**Work task:** Search the entries below for "entry". Report each line where it occurs.

(Beginning of Data)

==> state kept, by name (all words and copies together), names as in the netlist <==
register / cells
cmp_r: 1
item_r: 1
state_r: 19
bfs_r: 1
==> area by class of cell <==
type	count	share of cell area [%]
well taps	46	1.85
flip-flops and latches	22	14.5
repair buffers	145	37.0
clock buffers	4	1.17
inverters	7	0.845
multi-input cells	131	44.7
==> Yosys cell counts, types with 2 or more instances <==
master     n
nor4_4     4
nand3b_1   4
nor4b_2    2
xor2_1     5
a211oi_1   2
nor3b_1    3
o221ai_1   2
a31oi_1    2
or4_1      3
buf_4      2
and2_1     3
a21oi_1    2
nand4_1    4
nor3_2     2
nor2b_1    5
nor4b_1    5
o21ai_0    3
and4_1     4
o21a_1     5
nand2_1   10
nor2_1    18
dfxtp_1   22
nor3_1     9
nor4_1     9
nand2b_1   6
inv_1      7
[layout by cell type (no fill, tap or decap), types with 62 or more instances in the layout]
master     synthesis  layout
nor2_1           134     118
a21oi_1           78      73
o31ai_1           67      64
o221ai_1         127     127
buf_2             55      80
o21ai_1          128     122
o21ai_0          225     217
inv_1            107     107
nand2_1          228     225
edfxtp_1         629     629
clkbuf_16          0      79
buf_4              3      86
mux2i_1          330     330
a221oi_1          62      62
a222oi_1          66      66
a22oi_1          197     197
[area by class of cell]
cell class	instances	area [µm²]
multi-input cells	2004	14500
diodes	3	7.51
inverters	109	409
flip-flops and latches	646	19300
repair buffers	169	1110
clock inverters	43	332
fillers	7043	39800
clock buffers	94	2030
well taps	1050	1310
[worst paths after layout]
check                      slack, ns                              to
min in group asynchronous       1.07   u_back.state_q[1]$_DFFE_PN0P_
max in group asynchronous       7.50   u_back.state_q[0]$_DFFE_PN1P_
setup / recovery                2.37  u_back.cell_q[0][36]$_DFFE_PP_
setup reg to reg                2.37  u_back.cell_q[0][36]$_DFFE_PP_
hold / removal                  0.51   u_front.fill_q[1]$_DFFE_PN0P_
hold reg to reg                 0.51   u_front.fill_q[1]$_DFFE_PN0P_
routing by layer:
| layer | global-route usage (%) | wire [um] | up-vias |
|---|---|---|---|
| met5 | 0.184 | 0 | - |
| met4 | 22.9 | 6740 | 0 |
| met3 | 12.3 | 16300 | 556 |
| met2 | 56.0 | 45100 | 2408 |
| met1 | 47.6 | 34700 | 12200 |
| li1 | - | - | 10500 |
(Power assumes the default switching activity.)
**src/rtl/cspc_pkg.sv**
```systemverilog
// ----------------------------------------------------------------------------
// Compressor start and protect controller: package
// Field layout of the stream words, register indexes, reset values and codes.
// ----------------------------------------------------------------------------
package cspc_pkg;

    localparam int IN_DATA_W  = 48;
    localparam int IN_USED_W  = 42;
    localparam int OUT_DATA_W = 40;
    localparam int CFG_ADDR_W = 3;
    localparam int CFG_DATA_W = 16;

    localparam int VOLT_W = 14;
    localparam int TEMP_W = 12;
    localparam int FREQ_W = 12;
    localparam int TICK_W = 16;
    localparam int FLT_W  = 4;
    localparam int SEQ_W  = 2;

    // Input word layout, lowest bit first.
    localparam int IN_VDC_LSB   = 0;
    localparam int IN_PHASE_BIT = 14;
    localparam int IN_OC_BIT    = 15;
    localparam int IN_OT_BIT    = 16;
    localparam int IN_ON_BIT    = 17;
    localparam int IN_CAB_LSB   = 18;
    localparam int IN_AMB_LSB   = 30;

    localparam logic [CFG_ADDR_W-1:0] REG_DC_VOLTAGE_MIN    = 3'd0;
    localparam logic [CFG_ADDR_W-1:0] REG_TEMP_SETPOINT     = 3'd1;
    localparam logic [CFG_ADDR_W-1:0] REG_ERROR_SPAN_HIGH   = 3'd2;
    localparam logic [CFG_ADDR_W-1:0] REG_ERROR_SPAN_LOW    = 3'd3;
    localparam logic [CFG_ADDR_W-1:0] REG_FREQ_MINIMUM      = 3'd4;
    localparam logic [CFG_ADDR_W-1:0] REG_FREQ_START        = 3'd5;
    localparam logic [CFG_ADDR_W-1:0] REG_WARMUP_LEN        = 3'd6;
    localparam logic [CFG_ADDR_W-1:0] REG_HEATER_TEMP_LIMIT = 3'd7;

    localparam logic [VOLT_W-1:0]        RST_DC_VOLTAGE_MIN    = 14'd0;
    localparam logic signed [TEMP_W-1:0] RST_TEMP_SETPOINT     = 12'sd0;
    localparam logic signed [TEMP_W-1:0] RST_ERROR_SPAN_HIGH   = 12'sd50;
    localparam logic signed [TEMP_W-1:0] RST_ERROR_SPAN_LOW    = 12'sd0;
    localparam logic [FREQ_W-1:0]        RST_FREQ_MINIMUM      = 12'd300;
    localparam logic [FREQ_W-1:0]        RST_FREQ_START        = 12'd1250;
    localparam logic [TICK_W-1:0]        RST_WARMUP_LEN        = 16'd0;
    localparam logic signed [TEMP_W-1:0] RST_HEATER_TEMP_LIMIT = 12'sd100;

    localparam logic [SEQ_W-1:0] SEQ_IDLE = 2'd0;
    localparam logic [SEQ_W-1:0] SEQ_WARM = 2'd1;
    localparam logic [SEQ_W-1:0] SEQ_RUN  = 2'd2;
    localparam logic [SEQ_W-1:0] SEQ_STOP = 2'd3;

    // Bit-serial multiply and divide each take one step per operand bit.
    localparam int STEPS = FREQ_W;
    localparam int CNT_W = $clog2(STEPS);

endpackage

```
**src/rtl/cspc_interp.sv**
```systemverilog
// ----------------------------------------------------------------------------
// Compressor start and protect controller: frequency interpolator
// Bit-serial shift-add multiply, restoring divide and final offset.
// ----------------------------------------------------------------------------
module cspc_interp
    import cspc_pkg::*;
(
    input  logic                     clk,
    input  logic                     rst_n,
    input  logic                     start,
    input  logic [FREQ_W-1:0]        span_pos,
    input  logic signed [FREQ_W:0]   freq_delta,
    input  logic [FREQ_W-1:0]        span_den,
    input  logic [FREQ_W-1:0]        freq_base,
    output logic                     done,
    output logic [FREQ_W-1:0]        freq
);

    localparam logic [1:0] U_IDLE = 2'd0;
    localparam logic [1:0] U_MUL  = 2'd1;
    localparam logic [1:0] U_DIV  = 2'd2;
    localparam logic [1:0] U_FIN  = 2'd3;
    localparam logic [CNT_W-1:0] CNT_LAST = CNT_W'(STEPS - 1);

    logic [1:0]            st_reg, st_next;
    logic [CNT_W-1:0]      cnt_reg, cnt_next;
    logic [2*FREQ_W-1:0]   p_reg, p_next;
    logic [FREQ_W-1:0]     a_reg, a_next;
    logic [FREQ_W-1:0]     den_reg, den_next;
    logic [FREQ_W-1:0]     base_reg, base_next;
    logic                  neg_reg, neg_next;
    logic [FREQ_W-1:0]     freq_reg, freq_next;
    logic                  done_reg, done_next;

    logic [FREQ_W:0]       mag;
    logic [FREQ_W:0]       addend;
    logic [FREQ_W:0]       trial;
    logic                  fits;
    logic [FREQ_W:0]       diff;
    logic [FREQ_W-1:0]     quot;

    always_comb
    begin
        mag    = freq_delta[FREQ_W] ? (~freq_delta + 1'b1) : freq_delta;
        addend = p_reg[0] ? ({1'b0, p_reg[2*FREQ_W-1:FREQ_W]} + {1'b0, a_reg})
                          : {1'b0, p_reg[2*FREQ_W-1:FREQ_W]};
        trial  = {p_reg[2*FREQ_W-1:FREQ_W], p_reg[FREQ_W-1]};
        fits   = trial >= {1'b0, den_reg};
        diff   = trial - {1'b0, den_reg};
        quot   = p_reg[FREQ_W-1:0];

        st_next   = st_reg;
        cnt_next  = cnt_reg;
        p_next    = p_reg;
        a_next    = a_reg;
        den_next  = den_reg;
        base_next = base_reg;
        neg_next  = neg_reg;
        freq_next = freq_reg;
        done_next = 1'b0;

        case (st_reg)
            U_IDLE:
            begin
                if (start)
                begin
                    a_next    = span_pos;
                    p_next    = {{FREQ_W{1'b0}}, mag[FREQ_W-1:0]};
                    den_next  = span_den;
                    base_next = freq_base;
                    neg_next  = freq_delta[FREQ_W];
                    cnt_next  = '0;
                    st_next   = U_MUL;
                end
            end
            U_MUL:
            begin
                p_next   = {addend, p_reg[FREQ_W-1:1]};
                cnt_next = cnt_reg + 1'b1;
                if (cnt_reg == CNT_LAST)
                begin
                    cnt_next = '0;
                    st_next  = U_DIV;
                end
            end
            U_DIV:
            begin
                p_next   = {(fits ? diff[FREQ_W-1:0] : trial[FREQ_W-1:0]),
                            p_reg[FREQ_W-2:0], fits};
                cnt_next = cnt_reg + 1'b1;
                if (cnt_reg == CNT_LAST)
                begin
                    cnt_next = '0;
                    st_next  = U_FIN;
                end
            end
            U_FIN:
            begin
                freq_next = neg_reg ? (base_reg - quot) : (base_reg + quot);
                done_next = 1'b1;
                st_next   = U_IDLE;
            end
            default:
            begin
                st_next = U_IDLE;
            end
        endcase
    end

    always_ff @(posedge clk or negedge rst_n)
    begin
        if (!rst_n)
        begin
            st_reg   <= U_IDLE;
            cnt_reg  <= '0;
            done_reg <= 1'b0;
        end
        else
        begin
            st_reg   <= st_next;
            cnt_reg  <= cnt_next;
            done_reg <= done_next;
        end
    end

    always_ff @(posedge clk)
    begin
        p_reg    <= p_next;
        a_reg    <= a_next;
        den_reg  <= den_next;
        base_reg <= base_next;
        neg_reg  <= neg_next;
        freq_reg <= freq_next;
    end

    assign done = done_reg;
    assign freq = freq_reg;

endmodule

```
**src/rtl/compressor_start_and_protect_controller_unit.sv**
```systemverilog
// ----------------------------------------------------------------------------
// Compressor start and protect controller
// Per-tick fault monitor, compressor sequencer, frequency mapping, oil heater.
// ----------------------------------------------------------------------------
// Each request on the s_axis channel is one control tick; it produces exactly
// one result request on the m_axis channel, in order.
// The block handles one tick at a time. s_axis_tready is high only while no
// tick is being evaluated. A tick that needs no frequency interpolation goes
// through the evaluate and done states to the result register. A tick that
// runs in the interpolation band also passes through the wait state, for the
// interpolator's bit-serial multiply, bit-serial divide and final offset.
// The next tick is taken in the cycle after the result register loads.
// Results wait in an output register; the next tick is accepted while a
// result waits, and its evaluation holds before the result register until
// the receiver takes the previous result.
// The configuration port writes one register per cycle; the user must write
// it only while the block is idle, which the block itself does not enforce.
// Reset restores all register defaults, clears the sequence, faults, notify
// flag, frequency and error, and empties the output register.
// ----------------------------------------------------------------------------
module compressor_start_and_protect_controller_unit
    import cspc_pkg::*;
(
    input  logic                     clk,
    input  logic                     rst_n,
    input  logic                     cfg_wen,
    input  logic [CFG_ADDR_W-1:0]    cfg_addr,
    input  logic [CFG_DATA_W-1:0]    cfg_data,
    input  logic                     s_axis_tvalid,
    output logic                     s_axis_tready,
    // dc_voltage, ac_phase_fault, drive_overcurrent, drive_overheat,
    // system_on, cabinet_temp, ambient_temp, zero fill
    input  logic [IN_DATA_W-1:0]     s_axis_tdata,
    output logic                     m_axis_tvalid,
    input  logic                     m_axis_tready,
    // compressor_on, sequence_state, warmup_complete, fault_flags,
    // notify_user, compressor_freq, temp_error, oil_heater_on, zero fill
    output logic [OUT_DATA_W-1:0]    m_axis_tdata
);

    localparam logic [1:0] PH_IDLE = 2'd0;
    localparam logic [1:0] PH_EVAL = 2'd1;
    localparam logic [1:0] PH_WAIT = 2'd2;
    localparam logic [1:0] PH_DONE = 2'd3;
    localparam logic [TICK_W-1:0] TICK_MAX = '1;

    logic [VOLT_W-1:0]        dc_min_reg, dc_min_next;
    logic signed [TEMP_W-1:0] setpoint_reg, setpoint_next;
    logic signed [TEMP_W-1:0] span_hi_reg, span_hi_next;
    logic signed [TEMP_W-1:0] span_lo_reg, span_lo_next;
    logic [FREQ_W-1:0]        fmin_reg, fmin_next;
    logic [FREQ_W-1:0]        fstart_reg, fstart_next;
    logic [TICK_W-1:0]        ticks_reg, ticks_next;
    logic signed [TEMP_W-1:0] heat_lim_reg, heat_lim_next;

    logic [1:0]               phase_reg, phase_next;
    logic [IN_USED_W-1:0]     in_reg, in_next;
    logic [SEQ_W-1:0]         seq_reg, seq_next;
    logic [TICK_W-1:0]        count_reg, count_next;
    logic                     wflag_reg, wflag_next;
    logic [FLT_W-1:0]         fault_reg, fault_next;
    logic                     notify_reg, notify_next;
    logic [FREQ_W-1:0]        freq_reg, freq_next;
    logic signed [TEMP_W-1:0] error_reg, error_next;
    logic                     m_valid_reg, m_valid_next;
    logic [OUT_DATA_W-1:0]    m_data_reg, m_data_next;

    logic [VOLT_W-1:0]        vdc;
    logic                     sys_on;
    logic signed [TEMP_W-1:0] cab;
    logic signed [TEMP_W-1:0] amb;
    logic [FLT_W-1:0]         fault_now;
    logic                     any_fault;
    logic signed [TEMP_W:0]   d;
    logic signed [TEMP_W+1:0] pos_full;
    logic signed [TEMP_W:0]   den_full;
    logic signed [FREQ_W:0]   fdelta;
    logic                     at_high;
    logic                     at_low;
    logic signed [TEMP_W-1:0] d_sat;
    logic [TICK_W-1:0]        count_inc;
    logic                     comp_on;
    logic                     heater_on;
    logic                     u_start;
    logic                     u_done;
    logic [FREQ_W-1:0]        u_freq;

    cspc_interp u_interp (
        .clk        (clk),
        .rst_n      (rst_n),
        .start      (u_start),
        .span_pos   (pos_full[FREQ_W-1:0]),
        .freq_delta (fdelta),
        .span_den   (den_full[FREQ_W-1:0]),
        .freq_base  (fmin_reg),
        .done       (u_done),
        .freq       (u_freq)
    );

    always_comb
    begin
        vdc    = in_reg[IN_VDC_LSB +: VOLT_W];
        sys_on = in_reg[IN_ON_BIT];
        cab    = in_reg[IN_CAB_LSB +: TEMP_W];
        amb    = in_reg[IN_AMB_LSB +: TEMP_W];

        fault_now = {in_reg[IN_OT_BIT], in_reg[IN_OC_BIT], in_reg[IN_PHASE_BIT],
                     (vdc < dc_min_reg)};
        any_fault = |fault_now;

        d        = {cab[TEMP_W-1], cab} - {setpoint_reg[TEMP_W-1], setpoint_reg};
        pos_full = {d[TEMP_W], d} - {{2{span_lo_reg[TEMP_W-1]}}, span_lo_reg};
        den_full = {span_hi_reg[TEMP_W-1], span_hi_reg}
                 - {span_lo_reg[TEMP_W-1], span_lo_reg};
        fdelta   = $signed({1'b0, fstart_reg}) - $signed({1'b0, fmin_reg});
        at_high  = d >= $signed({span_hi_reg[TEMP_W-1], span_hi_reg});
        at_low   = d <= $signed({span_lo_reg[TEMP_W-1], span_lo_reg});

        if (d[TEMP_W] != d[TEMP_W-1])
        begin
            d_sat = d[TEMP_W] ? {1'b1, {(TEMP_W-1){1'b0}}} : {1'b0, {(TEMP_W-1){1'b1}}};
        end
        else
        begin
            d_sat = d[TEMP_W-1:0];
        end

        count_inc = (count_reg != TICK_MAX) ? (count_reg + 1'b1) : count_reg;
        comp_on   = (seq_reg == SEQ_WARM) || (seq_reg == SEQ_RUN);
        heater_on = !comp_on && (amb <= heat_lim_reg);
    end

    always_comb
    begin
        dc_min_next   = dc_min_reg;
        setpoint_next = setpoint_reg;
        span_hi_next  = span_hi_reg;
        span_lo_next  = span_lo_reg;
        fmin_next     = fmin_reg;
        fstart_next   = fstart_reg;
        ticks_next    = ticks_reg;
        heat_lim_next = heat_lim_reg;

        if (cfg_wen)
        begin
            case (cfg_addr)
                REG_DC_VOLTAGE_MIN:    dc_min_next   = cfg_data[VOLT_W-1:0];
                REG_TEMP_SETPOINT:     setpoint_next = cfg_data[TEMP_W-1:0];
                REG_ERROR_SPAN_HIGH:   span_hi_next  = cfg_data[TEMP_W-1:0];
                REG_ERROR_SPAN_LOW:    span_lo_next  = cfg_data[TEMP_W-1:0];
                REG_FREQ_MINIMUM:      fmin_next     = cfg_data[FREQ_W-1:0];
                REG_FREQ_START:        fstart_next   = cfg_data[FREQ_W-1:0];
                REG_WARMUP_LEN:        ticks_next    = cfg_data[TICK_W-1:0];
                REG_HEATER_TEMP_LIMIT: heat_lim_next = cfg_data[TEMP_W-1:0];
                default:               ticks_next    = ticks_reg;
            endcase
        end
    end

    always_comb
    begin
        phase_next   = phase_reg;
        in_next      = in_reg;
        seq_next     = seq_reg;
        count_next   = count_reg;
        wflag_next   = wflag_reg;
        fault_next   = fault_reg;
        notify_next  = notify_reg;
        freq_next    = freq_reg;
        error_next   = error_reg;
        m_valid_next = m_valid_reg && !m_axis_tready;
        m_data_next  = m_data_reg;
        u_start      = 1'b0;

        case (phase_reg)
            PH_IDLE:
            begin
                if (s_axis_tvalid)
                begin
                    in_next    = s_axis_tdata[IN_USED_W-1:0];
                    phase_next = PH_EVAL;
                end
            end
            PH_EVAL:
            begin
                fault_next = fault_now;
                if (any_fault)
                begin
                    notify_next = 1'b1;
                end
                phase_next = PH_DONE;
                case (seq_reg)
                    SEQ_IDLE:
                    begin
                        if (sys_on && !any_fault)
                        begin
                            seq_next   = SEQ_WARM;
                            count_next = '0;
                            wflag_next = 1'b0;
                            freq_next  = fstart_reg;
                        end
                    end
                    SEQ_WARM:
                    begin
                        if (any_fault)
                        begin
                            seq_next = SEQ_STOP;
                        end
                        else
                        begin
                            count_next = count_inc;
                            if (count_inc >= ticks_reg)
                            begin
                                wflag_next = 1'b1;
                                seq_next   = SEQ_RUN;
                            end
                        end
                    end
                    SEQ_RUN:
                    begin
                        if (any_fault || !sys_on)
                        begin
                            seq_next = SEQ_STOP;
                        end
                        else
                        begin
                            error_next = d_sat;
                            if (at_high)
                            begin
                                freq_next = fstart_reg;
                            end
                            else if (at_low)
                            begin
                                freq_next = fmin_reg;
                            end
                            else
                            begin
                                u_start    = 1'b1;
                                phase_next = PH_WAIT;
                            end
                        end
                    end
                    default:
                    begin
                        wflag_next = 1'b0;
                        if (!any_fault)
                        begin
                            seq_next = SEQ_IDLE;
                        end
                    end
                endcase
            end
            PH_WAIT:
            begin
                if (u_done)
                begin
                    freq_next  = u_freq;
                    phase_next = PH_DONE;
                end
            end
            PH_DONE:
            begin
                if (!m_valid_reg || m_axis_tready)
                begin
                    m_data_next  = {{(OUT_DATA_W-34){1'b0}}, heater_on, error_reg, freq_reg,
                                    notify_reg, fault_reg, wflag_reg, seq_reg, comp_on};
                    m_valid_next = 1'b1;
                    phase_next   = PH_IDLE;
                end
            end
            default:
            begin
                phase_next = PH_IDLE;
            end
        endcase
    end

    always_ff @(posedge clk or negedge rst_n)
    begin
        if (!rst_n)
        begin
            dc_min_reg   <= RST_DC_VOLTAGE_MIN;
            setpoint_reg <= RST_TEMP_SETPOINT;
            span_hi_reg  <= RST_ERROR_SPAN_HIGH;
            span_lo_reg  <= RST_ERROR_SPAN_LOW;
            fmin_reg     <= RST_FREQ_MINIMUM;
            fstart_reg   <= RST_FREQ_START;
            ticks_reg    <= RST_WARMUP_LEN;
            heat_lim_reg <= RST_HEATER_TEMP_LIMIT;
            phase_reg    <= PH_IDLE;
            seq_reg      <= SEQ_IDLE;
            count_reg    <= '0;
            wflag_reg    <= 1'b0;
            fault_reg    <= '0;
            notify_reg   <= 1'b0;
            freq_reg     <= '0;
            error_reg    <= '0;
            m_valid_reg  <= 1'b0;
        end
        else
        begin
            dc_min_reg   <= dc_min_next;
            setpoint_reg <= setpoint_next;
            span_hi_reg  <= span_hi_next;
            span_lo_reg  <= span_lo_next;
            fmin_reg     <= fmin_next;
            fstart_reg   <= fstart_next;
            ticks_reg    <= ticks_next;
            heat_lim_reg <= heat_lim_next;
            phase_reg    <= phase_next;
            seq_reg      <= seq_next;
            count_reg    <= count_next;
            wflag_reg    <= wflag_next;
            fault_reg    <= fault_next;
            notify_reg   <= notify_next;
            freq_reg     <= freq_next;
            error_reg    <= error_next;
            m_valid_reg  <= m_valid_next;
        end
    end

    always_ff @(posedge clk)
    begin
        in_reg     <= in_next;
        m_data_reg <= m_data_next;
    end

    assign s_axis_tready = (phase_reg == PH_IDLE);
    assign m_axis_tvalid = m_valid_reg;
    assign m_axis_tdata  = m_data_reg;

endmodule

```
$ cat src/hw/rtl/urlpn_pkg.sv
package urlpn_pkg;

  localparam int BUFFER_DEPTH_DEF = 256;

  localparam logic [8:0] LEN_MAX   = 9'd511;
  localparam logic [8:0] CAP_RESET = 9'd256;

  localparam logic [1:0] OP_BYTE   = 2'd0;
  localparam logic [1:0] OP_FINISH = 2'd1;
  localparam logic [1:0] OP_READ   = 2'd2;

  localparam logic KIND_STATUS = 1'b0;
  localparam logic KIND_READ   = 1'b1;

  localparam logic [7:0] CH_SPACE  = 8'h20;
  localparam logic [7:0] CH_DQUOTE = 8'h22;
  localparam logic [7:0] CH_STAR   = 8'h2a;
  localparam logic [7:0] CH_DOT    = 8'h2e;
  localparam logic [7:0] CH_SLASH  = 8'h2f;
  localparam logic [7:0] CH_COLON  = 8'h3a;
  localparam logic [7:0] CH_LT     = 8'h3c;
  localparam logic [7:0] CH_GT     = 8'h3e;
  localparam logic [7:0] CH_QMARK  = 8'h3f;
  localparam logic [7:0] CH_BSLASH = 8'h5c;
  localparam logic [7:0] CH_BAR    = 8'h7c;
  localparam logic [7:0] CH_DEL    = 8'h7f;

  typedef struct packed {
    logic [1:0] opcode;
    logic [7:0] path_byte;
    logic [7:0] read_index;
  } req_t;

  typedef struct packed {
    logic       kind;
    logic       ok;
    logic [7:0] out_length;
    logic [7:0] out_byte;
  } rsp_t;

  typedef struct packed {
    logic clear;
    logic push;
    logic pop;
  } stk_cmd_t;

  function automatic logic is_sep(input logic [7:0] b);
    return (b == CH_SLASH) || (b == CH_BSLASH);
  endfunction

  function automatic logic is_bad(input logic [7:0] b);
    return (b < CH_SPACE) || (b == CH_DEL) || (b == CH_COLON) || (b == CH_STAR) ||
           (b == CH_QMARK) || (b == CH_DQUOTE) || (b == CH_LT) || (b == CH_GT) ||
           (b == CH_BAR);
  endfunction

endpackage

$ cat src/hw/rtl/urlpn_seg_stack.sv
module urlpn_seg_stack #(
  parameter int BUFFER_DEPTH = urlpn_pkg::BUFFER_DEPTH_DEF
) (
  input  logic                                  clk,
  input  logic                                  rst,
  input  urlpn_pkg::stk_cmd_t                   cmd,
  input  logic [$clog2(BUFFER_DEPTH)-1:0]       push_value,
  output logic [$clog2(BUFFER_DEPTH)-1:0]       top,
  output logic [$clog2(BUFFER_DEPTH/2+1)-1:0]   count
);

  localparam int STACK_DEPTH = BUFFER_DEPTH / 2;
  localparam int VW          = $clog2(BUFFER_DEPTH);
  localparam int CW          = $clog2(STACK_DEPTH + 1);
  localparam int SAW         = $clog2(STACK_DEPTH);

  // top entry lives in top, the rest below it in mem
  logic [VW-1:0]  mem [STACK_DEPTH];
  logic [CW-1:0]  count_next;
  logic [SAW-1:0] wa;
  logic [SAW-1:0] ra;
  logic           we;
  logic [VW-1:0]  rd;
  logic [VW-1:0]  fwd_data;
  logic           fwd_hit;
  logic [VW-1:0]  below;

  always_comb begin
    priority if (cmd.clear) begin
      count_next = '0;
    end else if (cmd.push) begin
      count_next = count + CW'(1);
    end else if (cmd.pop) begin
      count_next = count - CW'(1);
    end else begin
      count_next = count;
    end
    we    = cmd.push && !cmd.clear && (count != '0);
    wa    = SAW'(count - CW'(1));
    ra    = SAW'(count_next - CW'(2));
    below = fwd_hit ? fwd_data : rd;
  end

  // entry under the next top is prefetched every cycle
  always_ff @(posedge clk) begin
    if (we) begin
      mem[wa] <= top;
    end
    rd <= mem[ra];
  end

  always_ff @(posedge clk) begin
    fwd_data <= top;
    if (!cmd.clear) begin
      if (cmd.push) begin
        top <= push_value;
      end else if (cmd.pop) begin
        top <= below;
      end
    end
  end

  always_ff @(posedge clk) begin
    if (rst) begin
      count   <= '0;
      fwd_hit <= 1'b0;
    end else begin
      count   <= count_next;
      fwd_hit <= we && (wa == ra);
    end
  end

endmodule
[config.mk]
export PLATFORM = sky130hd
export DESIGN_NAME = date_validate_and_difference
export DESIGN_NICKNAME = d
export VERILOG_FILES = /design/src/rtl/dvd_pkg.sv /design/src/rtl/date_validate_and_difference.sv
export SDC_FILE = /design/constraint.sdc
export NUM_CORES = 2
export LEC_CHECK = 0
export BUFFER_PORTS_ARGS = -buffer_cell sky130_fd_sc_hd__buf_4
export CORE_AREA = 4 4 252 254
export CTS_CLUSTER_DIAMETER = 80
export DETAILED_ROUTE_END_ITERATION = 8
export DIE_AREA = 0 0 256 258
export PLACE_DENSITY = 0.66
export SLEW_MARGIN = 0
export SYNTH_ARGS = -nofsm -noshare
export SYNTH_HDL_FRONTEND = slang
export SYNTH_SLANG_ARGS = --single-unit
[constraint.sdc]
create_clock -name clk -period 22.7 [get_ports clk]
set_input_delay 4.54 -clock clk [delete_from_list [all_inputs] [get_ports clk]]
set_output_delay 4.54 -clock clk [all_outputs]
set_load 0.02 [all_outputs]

(End of Data)

**Reply to the task:**
  // top entry lives in top, the rest below it in mem
  // entry under the next top is prefetched every cycle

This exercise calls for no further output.